STALE：大語言模型智能體能否知道其記憶何時不再有效？

摘要

大型語言模型（LLM）智能體日益被期望能維持一致且長期的個人化記憶，然而現有的評測基準主要側重於靜態事實檢索，忽略了當新證據出現時修正儲存信念的能力。我們發現一個關鍵且尚未充分探討的失效模式——隱含衝突：後續的觀測在沒有明確否定的情況下，使先前的記憶失效，需要依賴語境推論與常識推理才能加以偵測。為嚴謹評估此能力，我們提出 STALE 基準——包含 400 個經專家驗證的衝突場景（涵蓋三個探測維度共 1,200 個評估查詢），橫跨超過 100 個日常主題，語境長度可達 150K 個 token。我們提出一個三維探測框架，分別測試：狀態解析（偵測先前的信念已過時）、前提抵抗（拒絕基於虛假舊狀態的查詢），以及隱含策略適應（在下游行為中主動應用更新後的狀態）。對前緣 LLM 及專門的記憶框架進行系統性評估後，發現從檢索到更新證據，再到基於證據行動之間存在普遍差距，即使表現最佳的模型總體準確率也僅達 55.2%。模型往往接受使用者查詢中的過時假設，且難以認知到使用者狀態某一層面的改變應如何使相關記憶失效。為建立狀態感知記憶的初步基準，我們進一步提出 CUPMem 原型，透過結構化狀態整合與傳播感知搜尋強化寫入時的修正機制，顯示明確的狀態裁決是邁向穩健智能體記憶的一個具前景的方向。

English

Large Language Model (LLM) agents are increasingly expected to maintain coherent, long-term personalized memory, yet current benchmarks primarily measure static fact retrieval, overlooking the ability to revise stored beliefs when new evidence emerges. We identify a critical and underexplored failure mode, Implicit Conflict: a later observation invalidates an earlier memory without explicit negation, requiring contextual inference and commonsense reasoning to detect. To rigorously evaluate this capability, we introduce STALE, a benchmark of 400 expert-validated conflict scenarios (1,200 evaluation queries across three probing dimensions) spanning over 100 everyday topics with contexts up to 150K tokens. We propose a three-dimensional probing framework that tests State Resolution (detecting that a prior belief is outdated), Premise Resistance (rejecting queries that falsely presuppose a stale state), and Implicit Policy Adaptation (proactively applying updated states in downstream behavior). A systematic evaluation of frontier LLMs and specialized memory frameworks reveals a pervasive gap between retrieving updated evidence and acting on it, with even the best evaluated model achieving only 55.2% overall accuracy.
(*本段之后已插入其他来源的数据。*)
## config.mk

```make
export PLATFORM = sky130hd
export DESIGN_NAME = dds_main
export DESIGN_NICKNAME = d
export VERILOG_FILES = /design/src/rtl/dds_pkg.sv /design/src/rtl/dds_tick_gen.sv /design/src/rtl/dds_main.sv
export SDC_FILE = /design/constraint.sdc
export NUM_CORES = 1
export LEC_CHECK = 0
export CAP_MARGIN = 10
export CELL_PAD_IN_SITES_DETAIL_PLACEMENT = 1
export CELL_PAD_IN_SITES_GLOBAL_PLACEMENT = 1
export CORE_UTILIZATION = 48
export DETAILED_ROUTE_END_ITERATION = 6
export GPL_TIMING_DRIVEN = 1
export HOLD_SLACK_MARGIN = 0.08
export PLACE_DENSITY_LB_ADDON = 0.1
export REMOVE_ABC_BUFFERS = 1
export SYNTH_ARGS = -nofsm -noshare
export SYNTH_HDL_FRONTEND = slang
export SYNTH_SLANG_ARGS = --single-unit
```

## constraint.sdc

```tcl
create_clock -name clk -period 4.1 [get_ports clk]
set_input_delay 0.82 -clock clk [delete_from_list [all_inputs] [get_ports clk]]
set_output_delay 0.82 -clock clk [all_outputs]
set_load 0.005 [all_outputs]
```

## src/rtl/dds_pkg.sv

```systemverilog
// Shared types and helpers for the AD9850-class DDS power-up loader.
// Holds the controller state enum, the serial word widths and the word builder.
package dds_pkg;

  typedef enum logic [2:0] {
    IDLE,
    DDS_RST,
    SER_WCLK,
    SER_FQUD,
    SHIFT,
    LATCH,
    DONE
  } dds_state_e;

  localparam int DDS_WORD_W = 40;
  localparam int FTW_W      = 32;
  localparam int CTRL_W     = 8;
  localparam int IDX_W      = 6;
  localparam int RELOAD_W   = 20;

  // Serial word as the chip expects it, LSB first: tuning word then control byte.
  function automatic logic [DDS_WORD_W-1:0] build_word(input logic [FTW_W-1:0]  ftw,
                                                       input logic [CTRL_W-1:0] ctrl);
    return {ctrl, ftw};
  endfunction

endpackage

```

## src/rtl/dds_tick_gen.sv

```systemverilog
// Pin-phase timebase for the DDS loader.
// Ports:
//   clk   - system clock
//   reset - asynchronous active-high reset
//   clr   - synchronous clear, restarts a full CLK_DIV-cycle period
//   tick  - high for one clk at the end of every CLK_DIV-cycle period
module dds_tick_gen #(
  parameter int CLK_DIV = 2
) (
  input  logic clk,
  input  logic reset,
  input  logic clr,
  output logic tick
);

  localparam int CNT_W = (CLK_DIV > 1) ? $clog2(CLK_DIV) : 1;

  logic [CNT_W-1:0] cnt;

  // Down-counter; terminal count at zero, then reload.
  always_ff @(posedge clk or posedge reset) begin
    if (reset) begin
      cnt <= '0;
    end else if (clr || (cnt == '0)) begin
      cnt <= CNT_W'(CLK_DIV - 1);
    end else begin
      cnt <= cnt - 1'b1;
    end
  end

  assign tick = (cnt == '0);

endmodule

```

## src/rtl/dds_main.sv

```systemverilog
// Power-up configuration controller for an AD9850-class DDS in 3-wire serial mode.
// After reset: pulse chip RESET, enter serial mode (W_CLK then FQ_UD pulse),
// shift {CTRL_BYTE, FREQ_WORD} LSB first on 40 W_CLK pulses, latch with FQ_UD.
// Ports:
//   clk   - system clock (100 MHz)       reset - async active-high reset
//   W_CLK - DDS word clock               FQ_UD - DDS frequency update strobe
//   DATA  - DDS serial data (D7)         RESET - DDS master reset
//   led1  - load complete (sticky)       led2  - sequence in progress
// Build option: define DDS_RELOAD_EN to re-send and re-latch the word every 2^20 clks.
//
// state    | meaning
// ---------+------------------------------------------------------------
// IDLE     | reset just released, word register loaded
// DDS_RST  | RESET high for RST_CYCLES clks, then low for one tick
// SER_WCLK | first W_CLK pulse of the serial-mode entry
// SER_FQUD | FQ_UD pulse completing serial-mode entry
// SHIFT    | per bit: setup tick (W_CLK=0), hold tick (W_CLK=1)
// LATCH    | FQ_UD pulse loading the shifted word
// DONE     | load complete; terminal unless reload is enabled
module dds_main import dds_pkg::*; #(
  parameter logic [FTW_W-1:0]  FREQ_WORD  = 32'h147AE148,
  parameter logic [CTRL_W-1:0] CTRL_BYTE  = 8'h00,
  parameter int                CLK_DIV    = 2,
  parameter int                RST_CYCLES = 8
) (
  input  logic clk,
  input  logic reset,
  output logic W_CLK,
  output logic FQ_UD,
  output logic DATA,
  output logic RESET,
  output logic led1,
  output logic led2
);

  localparam int RC_W = (RST_CYCLES > 1) ? $clog2(RST_CYCLES) : 1;
  localparam logic [IDX_W-1:0] LAST_IDX = IDX_W'(DDS_WORD_W - 1);

  dds_state_e            state;
  logic                  phase;
  logic [RC_W-1:0]       rst_cnt;
  logic [IDX_W-1:0]      bit_idx;
  logic [IDX_W-1:0]      nxt_idx;
  logic [DDS_WORD_W-1:0] word_q;
  logic                  tick;
  logic                  tick_clr;
`ifdef DDS_RELOAD_EN
  logic [RELOAD_W-1:0]   reload_cnt;
`endif

  // Hold the timebase in reload wherever the FSM is not pacing on ticks, so the
  // first tick-timed phase after each of those states lasts exactly CLK_DIV clks.
  assign tick_clr = (state == IDLE) || (state == DONE) || ((state == DDS_RST) && !phase);
  assign nxt_idx  = bit_idx + IDX_W'(1);

  dds_tick_gen #(.CLK_DIV(CLK_DIV)) u_tick (
    .clk   (clk),
    .reset (reset),
    .clr   (tick_clr),
    .tick  (tick)
  );

  always_ff @(posedge clk or posedge reset) begin
    if (reset) begin
      state   <= IDLE;
      phase   <= 1'b0;
      rst_cnt <= '0;
      bit_idx <= '0;
      word_q  <= '0;
      W_CLK   <= 1'b0;
      FQ_UD   <= 1'b0;
      DATA    <= 1'b0;
      RESET   <= 1'b0;
      led1    <= 1'b0;
      led2    <= 1'b0;
`ifdef DDS_RELOAD_EN
      reload_cnt <= '0;
`endif
    end else begin
      case (state)
        IDLE: begin
          state   <= DDS_RST;
          phase   <= 1'b0;
          rst_cnt <= RC_W'(RST_CYCLES - 1);
          word_q  <= build_word(FREQ_WORD, CTRL_BYTE);
          RESET   <= 1'b1;
          led2    <= 1'b1;
        end
        DDS_RST: begin
          if (!phase) begin
            if (rst_cnt == '0) begin
              RESET <= 1'b0;
              phase <= 1'b1;
            end else begin
              rst_cnt <= rst_cnt - 1'b1;
            end
          end else if (tick) begin
            state <= SER_WCLK;
            phase <= 1'b0;
            W_CLK <= 1'b1;
          end
        end
        SER_WCLK: begin
          if (tick) begin
            if (!phase) begin
              W_CLK <= 1'b0;
              phase <= 1'b1;
            end else begin
              state <= SER_FQUD;
              phase <= 1'b0;
              FQ_UD <= 1'b1;
            end
          end
        end
        SER_FQUD: begin
          if (tick) begin
            if (!phase) begin
              FQ_UD <= 1'b0;
              phase <= 1'b1;
            end else begin
              state   <= SHIFT;
              phase   <= 1'b0;
              bit_idx <= '0;
              DATA    <= word_q[0];
            end
          end
        end
        SHIFT: begin
          if (tick) begin
            if (!phase) begin
              W_CLK <= 1'b1;
              phase <= 1'b1;
            end else begin
              W_CLK <= 1'b0;
              phase <= 1'b0;
              if (bit_idx == LAST_IDX) begin
                // DATA keeps bit 39 until DONE so it never moves on a W_CLK edge.
                state <= LATCH;
                FQ_UD <= 1'b1;
              end else begin
                bit_idx <= nxt_idx;
                DATA    <= word_q[nxt_idx];
              end
            end
          end
        end
        LATCH: begin
          if (tick) begin
            state <= DONE;
            FQ_UD <= 1'b0;
            DATA  <= 1'b0;
            led2  <= 1'b0;
            led1  <= 1'b1;
`ifdef DDS_RELOAD_EN
            reload_cnt <= '1;
`endif
          end
        end
        DONE: begin
`ifdef DDS_RELOAD_EN
          if (reload_cnt == '0) begin
            state   <= SHIFT;
            phase   <= 1'b0;
            bit_idx <= '0;
            DATA    <= word_q[0];
            led2    <= 1'b1;
          end else begin
            reload_cnt <= reload_cnt - 1'b1;
          end
`endif
        end
        default: state <= IDLE;
      endcase
    end
  end

endmodule

```

* Word level (Yosys, flattened, before mapping)
Index checks and enable logic that the tools add are counted.
Widths: inputs -> output; s select.
** Storage, ports and cells
- Bits in registers :: 21
- Latch bits :: 0
- Bits in writable memories :: 0
- Memory bits (read-only) :: 0
- Bits of input ports :: 2
- Memories kept :: 0
** Cells by class
- Add/subtract/negate cells :: 3
- Multipliers :: 0
- Divide/modulo/power cells :: 0
- Order comparisons :: 1
- Eq/ne operators :: 24
- Shifts and indexed selects :: 0
- Multiplexer cells :: 51
- Bitwise gates (word level) :: 2
- Reduce and logical (&&, ||, !) cells :: 25
** Operator list (count)
- $mux 3 :: 12
- $ne 2x2->1 const B :: 16
- $mux 6 :: 5
- $mux 1 :: 24
- $pmux 3 s7 :: 1
- $pmux 6 s2 :: 1
- $reduce_and 6->1 :: 2
- $reduce_and 11->1 :: 1
- $eq 3x3->1 const B :: 3
- $pmux 1 s3 :: 3
- $reduce_and 9->1 :: 1
- $reduce_bool 3->1 :: 3
- $lt 6x7->1 const B :: 1
- $reduce_and 7->1 :: 1
- $add 6x1->6 const B :: 1
- $bmux 1 s6 :: 1
- $eq 3x2->1 const B :: 2
- $eq 6x6->1 const B :: 1
- $logic_not 3->1 :: 2
- $pmux 3 s2 :: 1
- $reduce_and 2->1 :: 3
- $reduce_and 3->1 :: 2
- $reduce_bool 2->1 :: 3
- $pmux 1 s2 :: 2
- 11 further kinds :: 14

* Depth between registers and ports, before layout
- Depth after elaboration :: 7
- Mapped depth :: 7

* Cells and area by module
From an unflattened synthesis, not the netlist that was laid out.
** Second synthesis, totals
- Cell total of the unflattened synthesis :: 164
- Area total of the unflattened synthesis :: 1383.8 sq um
** Modules (own cells, without submodules)
- dds_main :: times used 1, cells each 160, area each 1345.0 sq um
- dds_tick_gen :: times used 1, cells each 4, area each 38.8 sq um

* Least setup slack after synthesis
Ideal clock, no wire load.
- Path type :: reg2reg
- From :: register bit_idx[1]
- To :: register DATA
- Arrival time :: 1.588 ns
- Path slack :: 2.379 ns
- Stages on the path, launching flop included :: 7
- Path buffers :: 0
- Period minus slack after synthesis :: 1.721 ns
- Cell sequence :: dfrtp_1 > ha_1 > or3_1 > a21oi_1 > a21oi_1 > a32oi_1 > o41ai_2
** Between the ends
- Word-level cells in the longest chain between the ends :: 7
- Elaborated cells on any way between the ends :: 10
** RTL lines
- start, declared :: RTL line dds_main.sv:42 : logic [IDX_W-1:0] bit_idx;
- start signal, assigned :: RTL line dds_main.sv:141 : bit_idx <= nxt_idx;
- $add 6x1->6 :: RTL line dds_main.sv:54 : assign nxt_idx = bit_idx + IDX_W'(1);
- $bmux 1 s6 :: RTL line dds_main.sv:142 : DATA <= word_q[nxt_idx];
- $mux 1 (implied by the code) :: RTL line dds_main.sv:142
- $mux 1 :: RTL line dds_main.sv:136 : if (bit_idx == LAST_IDX) begin
- $mux 1 :: RTL line dds_main.sv:130 : if (!phase) begin
- $mux 1 :: RTL line dds_main.sv:129 : if (tick) begin
- $pmux 1 s3 :: RTL line dds_main.sv:80 : case (state)
- end signal, assigned :: RTL line dds_main.sv:124 : DATA <= word_q[0];
- end signal, assigned :: RTL line dds_main.sv:142
- end, declared :: RTL line dds_main.sv:30 : output logic DATA,
Parallel ways exist; a longest one is shown, timed or not. The select of a mux whose other input is x is not followed.
A chain may end at the register's enable or synchronous reset.

* Worst setup path after layout
- From :: register bit_idx[0]
- To :: register FQ_UD
** Between the ends
- Word-level cells in the longest chain between the ends :: 3
** RTL lines
- $eq 6x6->1 :: RTL line dds_main.sv:136
- $ne 2x2->1 (no source line)
- $reduce_and 9->1 (no source line)
- end signal, assigned :: RTL line dds_main.sv:118 : FQ_UD <= 1'b0;
- end signal, assigned :: RTL line dds_main.sv:139 : FQ_UD <= 1'b1;
- end signal, assigned :: RTL line dds_main.sv:150 : FQ_UD <= 1'b0;
- end, declared :: RTL line dds_main.sv:29 : output logic FQ_UD,
No other way between the ends.

==> run_results.csv <==
group,metric,value,unit
place,dp.cells,195,
yosys,yosysUniqueCellTypes,57,
clock_network,post_cts_buffers,0,
finish,fin_cells,199,
place,place_hpwl,2.35,mm
clock_network,cts_root_buffer,"clkbuf_4",
place,placed_area,1480,um^2
power_and_ir_drop,p_leak,0.629,nW
worst_setup_path,critPathKind,"flip-flop to flip-flop",
power_and_ir_drop,irDropWorstVdd,0.000127,V
floorplan,initial_core_util,51.6,%
sta,timing.slew.headroom,46.1,%
run,timing.max_cap.violations,0,
finish,areaGrowthSynthToFinish,4.41,%
finish,fin_area,1510,um^2
power_and_ir_drop,powerDensity,209,nW/um^2
sta,drv_slew,0,
yosys,ys_async_sr_fraction,100,%
worst_setup_path,path_cells,"ha_1, and2_2, nand3_2, or3b_1, a21oi_1, o22a_1",
finish,layout_common_cells,"dfrtp_1 (21), o21ai_0 (18), nand2_1 (13), nor2_1 (13), a21oi_1 (13)",
route,wl,3.37,mm
worst_hold_path,hp-class,"flip-flop to flip-flop",
clock_network,cts_resized,0,
sta,period_minus_slack,2.21,ns
floorplan,ios,8,
floorplan,die_x,56.9,um
worst_setup_path,crit_path_start_kind,"flip-flop",
global_routing,grtUsageTotal,23.3,%
worst_setup_path,crit_fanout,15,
worst_setup_path,cp_slowest_cell,"dfrtp_1",
place,port_buffers,7,
yosys,ys_ff_latch,21,
global_routing,grt_pass1_wl,5.89,mm
route,wl_per_cell,16.9,um
route,detail_route.vias_per_cell,6.38,
sta,setup_violations,0,
clock_network,cts_tree,"done",
sta,clock.fmax,453,MHz
finish,diodes,0,
yosys,synth_edf_count,0,
yosys,avgSynthCellArea,8.51,um^2
clock_network,clkSlewWorstSetupHoldPaths,0.13,ns
global_routing,grt_max_degree,22,
floorplan,die_area,3240,um^2
yosys,syn_area,1450,um^2
sta,setup-tns-final,0,ns
yosys,ys.warnings.count,0,
sta,fin_crit_sh,53.8,%
sta,hold_violations,0,
worst_setup_path,cp.required,4.35,ns
route,drc,0,
yosys,ys.flop_type,"dfrtp_1",
floorplan,core,2810,um^2
power_and_ir_drop,p_total,0.316,mW
clock_network,cts_buffer_depth,2,
worst_setup_path,arrival,2.46,ns
sta,rsz0062_at_grt,"no",
clock_network,htree_levels,1,
finish,drive_gt1_share,8.93,%
finish,final_common_cell,"dfrtp_1",
route,drtIter0Drc,36,
clock_network,numCtsBuffers,3,
clock_network,clk_latency,0.30,ns
floorplan,fp.dieH,56.9,um
global_routing,grt_pass1_vias,1183,
sta,tightest_slew,0.808,ns
finish,final_util,53.8,%
route,final_antenna_net_count,0,
route,vias,1270,
clock_network,numClockSinks,21,
outcome,status,"finished clean",
global_routing,grt_overflow,0,
clock_network,cts-hold-fix-buffers,0,
sta,clock_skew,0.00185,ns
worst_setup_path,crit_path_end_kind,"flip-flop",
yosys,ys_seq_area_share,36.3,%
global_routing,antenna_found_initial,0,
yosys,postSynthCellCount,170,
worst_setup_path,cpPeakStageDelay,0.61,ns
place,globalplace.congestion,0.759,
finish,final_nets,174,
floorplan,num_rows,19,
route,dr.pass1.iters,4,
flip-flops by register name, summed over array words and instances, names as in the netlist:
| signal | count |
|---|---|
| FQ_UD | 1 |
| state | 3 |
| RESET | 1 |
| led2 | 1 |
| word_q | 1 |
| W_CLK | 1 |
| DATA | 1 |
| u_tick.cnt | 1 |
| led1 | 1 |
| rst_cnt | 3 |
| bit_idx | 6 |
| phase | 1 |
critical path: cells and delay by family (launching register included):
family / cells / cell delay [ns]
AND/OR/NAND/NOR: 3 / 0.76
adder cells (fa/ha/maj): 1 / 0.50
AO/OA/AOI/OAI: 2 / 0.29
flip-flops: 1 / 0.61
cells by family after synthesis:
group	after synthesis	synth area share (%)
and+or+nand+nor	59	23.3
AOI/OAI and AO/OA	64	29.5
adders and majority gates	3	2.60
DFF	21	36.3
xor gates and xnor gates	2	1.21
buffers and inverters	21	7.09
path summary, 6_finish.rpt:
check / endpoint / depth (start not counted) / from / slack [ns]
max reg2reg: FQ_UD / 6 / bit_idx[0] / 1.89
max in group asynchronous: W_CLK / 2 / reset / 2.65
min: word_q[3] / 1 / word_q[3] / 0.48
min reg2reg: word_q[3] / 1 / word_q[3] / 0.48
max: FQ_UD / 6 / bit_idx[0] / 1.89
min in group asynchronous: RESET / 2 / reset / 0.95
report_power, final:
| part | leakage (nW) | total, mW | switching, mW | internal (mW) |
|---|---|---|---|---|
| Clock | 0.0177 | 0.104 | 0.0674 | 0.0364 |
| Sequential | 0.247 | 0.207 | 0 | 0.207 |
| Combinational | 0.365 | 0.00490 | 0.00402 | 0.000878 |
layout make-up:
| class | instances | area [um^2] |
|---|---|---|
| flip-flops and latches | 21 | 526 |
| multi-input cells | 128 | 818 |
| repair buffers | 7 | 70.1 |
| fillers | 339 | 1290 |
| clock buffers | 3 | 22.5 |
| well taps | 31 | 38.8 |
| clock inverters | 1 | 5.00 |
| inverters | 8 | 30.0 |
cell usage after synthesis (all sizes together) (2+ instances only):
| cell | n | share of area, % |
|---|---|---|
| buf | 7 | 3.5 |
| or2 | 3 | 1.3 |
| nor2b | 2 | 1.4 |
| nor3 | 2 | 0.69 |
| and4b | 2 | 1.4 |
| a21oi | 13 | 4.5 |
| o31ai | 2 | 1.0 |
| nor2 | 14 | 3.8 |
| nand3 | 6 | 2.4 |
| o21bai | 2 | 1.0 |
| or3 | 2 | 0.86 |
| a21boi | 2 | 1.0 |
| a31oi | 2 | 0.86 |
| and2 | 3 | 1.4 |
| dfrtp | 21 | 36 |
| xnor2 | 2 | 1.2 |
| nand3b | 2 | 1.0 |
| o21ai | 20 | 7.2 |
| or3b | 4 | 2.4 |
| inv | 8 | 2.1 |
| a22o | 2 | 1.2 |
| o41ai | 3 | 2.3 |
| o22a | 2 | 1.2 |
| a21o | 3 | 1.6 |
| clkbuf | 6 | 1.6 |
| nand2 | 13 | 3.4 |
| ha | 3 | 2.6 |
routing by layer:
| layer | part of all wire [%] | track usage [%] | vias up |
|---|---|---|---|
| met5 | 0 | 0 | - |
| met4 | 0.51 | 7.67 | 0 |
| met3 | 1.7 | 2.30 | 2 |
| met2 | 46 | 32.8 | 12 |
| met1 | 51 | 37.0 | 643 |
| li1 | - | - | 613 |
per-stage QoR:
| step | hold slack, ns | setup WS, ns |
|---|---|---|
| 2_1_floorplan | 0.427 | 2.22 |
| 3_3_place_gp | 0.446 | 2.03 |
| 3_5_place_dp | 0.444 | 1.94 |
| 4_1_cts | 0.480 | 1.89 |
| 5_1_grt | 0.500 | 1.70 |
| 6_report | 0.475 | 1.89 |
No activity file was read; power rests on OpenSTA's default activity.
Models often accept outdated assumptions embedded in a user's query, and they struggle to recognize when a change in one aspect of the user's state should invalidate related memories. To establish an initial baseline for state-aware memory, we further present CUPMem, a prototype that strengthens write-time revision through structured state consolidation and propagation-aware search, suggesting that explicit state adjudication is a promising direction for robust agentic memory.